======== Dataset records ========

### src/rtl/vector_pkg.sv
// Shared definitions for the vector lane packer: lane count, default sample width,
// controller state encoding and a helper that locates a lane inside a packed vector.
package vector_pkg;

  localparam int NUM_LANES     = 4;
  localparam int DEFAULT_WIDTH = 12;

  typedef enum logic [1:0] {
    FILL   = 2'd0,
    LAUNCH = 2'd1,
    WAIT   = 2'd2
  } state_t;

  // Bit offset of the least significant bit of a lane.
  function automatic int lane_lo(input int lane, input int width);
    return lane * width;
  endfunction

endpackage

### src/rtl/vector_lane_packer.sv
// Packs a serial sample stream into 4-lane vectors for vector_max, pulses start,
// then holds the vector until done returns or the wait times out.
module vector_lane_packer
  import vector_pkg::*;
#(
  parameter int WIDTH   = DEFAULT_WIDTH,
  parameter int CNT_W   = 16,
  parameter int TIMEOUT = 15
) (
  input  logic                       clk,
  input  logic                       reset,
  input  logic [WIDTH-1:0]           in_data,
  input  logic                       in_valid,
  input  logic                       in_last,
  output logic                       in_ready,
  output logic [NUM_LANES*WIDTH-1:0] vec_out,
  output logic                       start_out,
  input  logic                       max_done,
  output logic                       busy,
  output logic [CNT_W-1:0]           vec_count,
  output logic                       timeout_err
);

  localparam int          VW           = NUM_LANES * WIDTH;
  localparam logic [7:0]  TIMEOUT_LAST = 8'(TIMEOUT - 1);

  state_t           r_state;
  logic [1:0]       r_idx;
  logic [VW-1:0]    r_vec;
  logic [7:0]       r_wait_cnt;
  logic [CNT_W-1:0] r_count;
  logic             r_timeout;

  state_t           w_state_next;
  logic [1:0]       w_idx_next;
  logic [VW-1:0]    w_vec_next;
  logic [7:0]       w_wait_next;
  logic [CNT_W-1:0] w_count_next;
  logic             w_timeout_next;
  logic             w_xfer;
  logic             w_close;

  assign in_ready    = (r_state == FILL);
  assign start_out   = (r_state == LAUNCH);
  assign busy        = (r_state == LAUNCH) || (r_state == WAIT);
  assign vec_out     = r_vec;
  assign vec_count   = r_count;
  assign timeout_err = r_timeout;

  assign w_xfer  = in_valid && in_ready;
  assign w_close = in_last || (r_idx == 2'd3);

  always_ff @(posedge clk or posedge reset) begin
    if (reset) begin
      r_state    <= FILL;
      r_idx      <= 2'd0;
      r_vec      <= '0;
      r_wait_cnt <= 8'd0;
      r_count    <= '0;
      r_timeout  <= 1'b0;
    end else begin
      r_state    <= w_state_next;
      r_idx      <= w_idx_next;
      r_vec      <= w_vec_next;
      r_wait_cnt <= w_wait_next;
      r_count    <= w_count_next;
      r_timeout  <= w_timeout_next;
    end
  end

  always_comb begin
    w_state_next   = r_state;
    w_idx_next     = r_idx;
    w_vec_next     = r_vec;
    w_wait_next    = r_wait_cnt;
    w_count_next   = r_count;
    w_timeout_next = r_timeout;

    case (r_state)
      FILL: begin
        if (w_xfer) begin
          // Closing a short group explicitly zeroes every lane above the last one written.
          for (int k = 0; k < NUM_LANES; k++) begin
            if (k == int'(r_idx)) begin
              w_vec_next[lane_lo(k, WIDTH) +: WIDTH] = in_data;
            end else if (w_close && (k > int'(r_idx))) begin
              w_vec_next[lane_lo(k, WIDTH) +: WIDTH] = '0;
            end
          end
          if (w_close) begin
            w_idx_next   = 2'd0;
            w_state_next = LAUNCH;
          end else begin
            w_idx_next = r_idx + 2'd1;
          end
        end
      end

      LAUNCH: begin
        w_wait_next  = 8'd0;
        w_state_next = WAIT;
      end

      WAIT: begin
        if (max_done) begin
          w_count_next = r_count + 1'b1;
          w_vec_next   = '0;
          w_state_next = FILL;
        end else if (r_wait_cnt == TIMEOUT_LAST) begin
          w_timeout_next = 1'b1;
          w_vec_next     = '0;
          w_state_next   = FILL;
        end else begin
          w_wait_next = r_wait_cnt + 8'd1;
        end
      end

      default: begin
        w_vec_next   = '0;
        w_idx_next   = 2'd0;
        w_state_next = FILL;
      end
    endcase
  end

endmodule
### config.mk
export PLATFORM = sky130hd
export DESIGN_NAME = vector_lane_packer
export DESIGN_NICKNAME = d
export VERILOG_FILES = /design/src/rtl/vector_pkg.sv /design/src/rtl/vector_lane_packer.sv
export SDC_FILE = /design/constraint.sdc
export NUM_CORES = 1
export LEC_CHECK = 0
export BUFFER_PORTS_ARGS = -buffer_cell sky130_fd_sc_hd__buf_2
export CAP_MARGIN = 10
export CORE_MARGIN = 2
export CORE_UTILIZATION = 35
export DETAILED_ROUTE_END_ITERATION = 8
export PLACE_DENSITY_LB_ADDON = 0.08
export SYNTH_ARGS = -nofsm -noshare
export SYNTH_HDL_FRONTEND = slang
export SYNTH_SLANG_ARGS = --single-unit
### constraint.sdc
create_clock -name clk -period 7 [get_ports clk]
set_clock_uncertainty 0.1 [all_clocks]
set_input_delay 1.05 -clock clk [delete_from_list [all_inputs] [get_ports clk]]
set_output_delay 1.05 -clock clk [all_outputs]
set_load 0.005 [all_outputs]
==> results <==
- The number of different library cells used by synthesis comes to 40.
- The largest incremental delay on the critical path is 0.88 ns.
- The worst pin sits at a relative slew slack of 0.280.
- The number of I/O port buffers is 84.
- Setup repair after global routing left no endpoint under its margin.
- The critical path is of the reg -> out type.
- The worst register-to-register path has a setup slack of 3.92 ns.
- The die is 107 um wide.
- STA classifies the critical path endpoint as a primary output.
- Summed over all failing endpoints, the final setup total negative slack is 0 ns.
- Clock-pin slew was measured on the worst setup and hold paths at approximately 0.090 ns.
- In this run the critical register-to-register path is launched from r_state[0].
- The most used flip-flop cell after synthesis is sky130_fd_sc_hd__dfrtp_1.
- Clock tree synthesis found a total of 77 sinks.
- In the synthesized netlist, the number of instances is 333.
- The endpoint identified for the worst register-to-register timing path is vec_out[13].
- Of the synthesized area, sequential elements account for 0.515.
- The number of antenna violations at the first check in global routing is 0.
- After synthesis, the largest family of logic cells by area is simple AND/OR/NAND/NOR gates.
- The share of synthesized area in the top cell type comes to 0.515.
- In this run, the number of DRC markers left after iteration 0 of detailed routing was about 110.
- The end-of-flow core utilization is 0.430.
- The largest buffer count on any clock path is 2.
- The worst hold path terminates at vec_count[15].
- The remaining antenna violation count after routing is 0.
- The growth of design area from synthesis to finish is 19.2%.
- The depth of the worst register-to-register path is 6.
- Routability-driven placement finished with a final weighted congestion of 0.816.
- Synthesis produced a netlist with a net count of 363.
- The effective utilization at floorplan is 0.361.
- The pin slew with the least headroom to its limit is 1.08 ns.
- The area share of fa/ha/maj cells after synthesis is 0.0435.
- The number of buffers added for setup after CTS is 0.
- Of the total synthesized cell area, the portion taken by XOR and XNOR cells is 0.0351.
- The worst endpoint data arrival time is 2.00 ns.
- Counting the buffers created by CTS gives 9.
- Grouping stages by cell kind, the critical path spends the most delay in adder cells.
- The first detailed-routing pass ran for 4 iterations.
- After synthesis the cells add up to 3740 um^2.
- OpenSTA, run right after detailed placement, puts the worst setup slack at 3.91 ns.
- The final layout contains routed wiring with a total length of 8690 um.
- The root buffer cell is sky130_fd_sc_hd__clkbuf_8.
- The final hold violation count is 0.
- For this design, the slowest cell found on the critical path is sky130_fd_sc_hd__ha_1.
- For this run the aggregate overflow at the end of global routing stands at 0.
- The buffers plus inverters on the worst setup path is 2.
- The total number of yosys warnings is 0.
- The number of gates resized after CTS was 0.
- The number of violations of the max-capacitance limit is 0.
- The smallest clock period supported by the final layout is computed as 3.15 ns.
- The start point of the worst hold path is vec_count[15].
- The count of final max-slew check failures was 0.
- The global-route wire length before repair is between 10,000 and 15,000 um.
- The post-cts hold buffer count is 0.
- For this design the ratio of total power to cell area is 328 nW/um^2.
- A synthesized cell averages about 11 um^2.
- The final routed wire length divided by cell count is 15.6 um.
- The flow ran to the end, and the final reports show no timing, DRC or antenna violations.
- Walking the worst path, the cells encountered are inv_1 -> ha_1 -> buf_2.
- Of the cells placed in the final design, the portion with a size suffix greater than 1 is 0.338.
- The post-synthesis compound-gate area fraction is 0.0408.
- Along the worst path, the maximum fanout reaches between 40 and 50.
- The antenna diode count is 0.
- The dominant cell type by area after synthesis is sky130_fd_sc_hd__dfrtp_1.
- Of the total synthesized cell area, the portion taken by AND, OR, NAND and NOR gates is 0.169.
- Dividing the final minimum period by the clock period gives 0.450.
- Across all setup checks in the final design, the least slack found is 3.85 ns.
- Across the VDD grid, the largest voltage drop is 0.295 mV.
- The core outline area is a little over 10,000 um^2.
- The maximum number of pins on one net before global-route repair is between 70 and 80.
- For this design the top-level I/O count stands at 85.
- The final HPWL from detailed placement is 5940 um.
- CTS built an H-tree with a depth of 3.
- The startpoint type of the worst setup path is a register.
- The analysis attributes to cell leakage a power of 0.00248 uW.
- For the worst-skew pair, the clock arrives at the later sink with an insertion delay of 0.35 ns.
- Data on the critical path is required at its endpoint by 5.85 ns.
- The number of synthesized flops with an enable pin is 0.
- The number of design rule violations left after detail routing is 0.
- In this run the worst hold path is classified as reg -> reg.
- The via density per instance is 4.85.
- The post-synthesis sequential element count is 77.
- For this run, the post-layout net count is 446.
- The total via count after detailed routing is 2,696.
- By area the synthesized netlist is led by sky130_fd_sc_hd__dfrtp_1, sky130_fd_sc_hd__mux2_2, sky130_fd_sc_hd__and3_1.
- Total power for the finished layout comes to 1470 uW.
- In this run the core area contains 37 standard-cell rows.
- Derived from the worst setup path, the maximum achievable clock frequency is 0.317 GHz.
- The die covers between 10,000 and 15,000 um^2.
- Of the post-synthesis cell area, the part taken by muxes is 0.152.
- Setup violations remaining at the end of the flow were counted as 0.
- The cell count of the worst hold path is 1.
- The proportion of register bits with asynchronous set or reset after synthesis is 1.00.
- The die extent in y is 107 um.
- TritonCTS built the clock tree.
- The number of global-route vias before repair was 2,587.
- The final-layout fill cell count is 1,009.
- Across every metal layer, demand over resource in global routing totals 0.158.
==> how the worst max path moves through the flow <==
stage	to	from	cells after the start	slack, ns
6_report	in_ready	r_state[0]	3	3.85
5_1_grt	vec_out[17]	r_state[0]	6	3.64
4_1_cts	in_ready	r_state[0]	3	3.83
3_5_place_dp	vec_out[19]	r_state[0]	6	3.91
3_3_place_gp	vec_out[22]	r_state[0]	6	3.98
2_1_floorplan	r_idx[0]	reset	1	3.88
==> cell families after synthesis <==
family,Yosys count
XOR/XNOR,15
buffers and inverters,40
multiplexers,52
AO/OA/AOI/OAI,21
flip-flops,77
adder cells (fa/ha/maj),13
AND/OR/NAND/NOR,115
==> layout make-up <==
class,instances,area [um^2],share of cell area
Clock buffer,9,124,0.0278
Sequential cell,77,1930,0.432
Inverter,27,103,0.0230
Tap cell,136,170,0.0381
Timing Repair Buffer,85,428,0.0959
Multi-Input combinational cell,216,1650,0.369
Clock inverter,6,63.8,0.0143
==> state kept, by name (all words and copies together) (netlist names) <==
register     count
vec_count       16
r_state          2
r_idx            2
vec_out         48
r_wait_cnt       8
timeout_err      1
==> worst register-to-register path, cell delays in order (launching register included) <==
cell and delay [ns]:
sky130_fd_sc_hd__dfrtp_1 0.40, sky130_fd_sc_hd__inv_1 0.11, sky130_fd_sc_hd__ha_1 0.88, sky130_fd_sc_hd__nor2b_1 0.37
sky130_fd_sc_hd__nor2_1 0.13, sky130_fd_sc_hd__nand3_1 0.56, sky130_fd_sc_hd__mux2_2 0.41
==> routing by layer <==
| metal | track usage | part of all wire | vias to the layer above |
|---|---|---|---|
| li1 | - | - | 1312 |
| met1 | 0.236 | 0.50 | 1315 |
| met2 | 0.226 | 0.44 | 61 |
| met3 | 0.0327 | 0.048 | 8 |
| met4 | 0.0549 | 0.012 | 0 |
| met5 | 0 | 0 | - |
==> cells in the mapped netlist (3+ instances only) <==
library cell	number
sky130_fd_sc_hd__nand2b_1	3
sky130_fd_sc_hd__or3_1	3
sky130_fd_sc_hd__nor2b_1	3
sky130_fd_sc_hd__inv_1	27
sky130_fd_sc_hd__o21ai_0	5
sky130_fd_sc_hd__nand2_1	27
sky130_fd_sc_hd__o211ai_1	4
sky130_fd_sc_hd__mux2_2	38
sky130_fd_sc_hd__clkbuf_1	9
sky130_fd_sc_hd__mux2i_1	14
sky130_fd_sc_hd__xor2_1	5
sky130_fd_sc_hd__nand4_1	4
sky130_fd_sc_hd__ha_1	13
sky130_fd_sc_hd__xnor2_1	10
sky130_fd_sc_hd__and3_1	38
sky130_fd_sc_hd__nand3_1	14
sky130_fd_sc_hd__dfrtp_1	77
sky130_fd_sc_hd__nor2_1	9
==> report_power, final <==
part | switching (uW) | internal (uW)
combinational | 321 | 239
clock | 171 | 163
sequential | 51.7 | 519
==> through the flow <==
step           std cells  hold WS, ns  area, um^2
2_1_floorplan        333        0.354        3740
3_3_place_gp         541        0.349        4270
3_5_place_dp         541        0.359        4270
4_1_cts              556        0.374        4460
5_1_grt              556        0.413        4460
6_report             556        0.367        4460
==> cell usage in the layout (no fill, tap or decap), types with 9 or more instances in the layout <==
cell	count
sky130_fd_sc_hd__and3_1	38
sky130_fd_sc_hd__buf_2	84
sky130_fd_sc_hd__xnor2_1	10
sky130_fd_sc_hd__nand3_1	14
sky130_fd_sc_hd__inv_1	26
sky130_fd_sc_hd__mux2i_1	14
sky130_fd_sc_hd__nand2_1	27
sky130_fd_sc_hd__clkbuf_8	9
sky130_fd_sc_hd__nor2_1	9
sky130_fd_sc_hd__mux2_2	38
sky130_fd_sc_hd__ha_1	13
sky130_fd_sc_hd__dfrtp_1	77
(Power assumes the default switching activity.)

========

Gather all lines with the string "about" from the data.

- In this run, the number of DRC markers left after iteration 0 of detailed routing was about 110.
- A synthesized cell averages about 11 um^2.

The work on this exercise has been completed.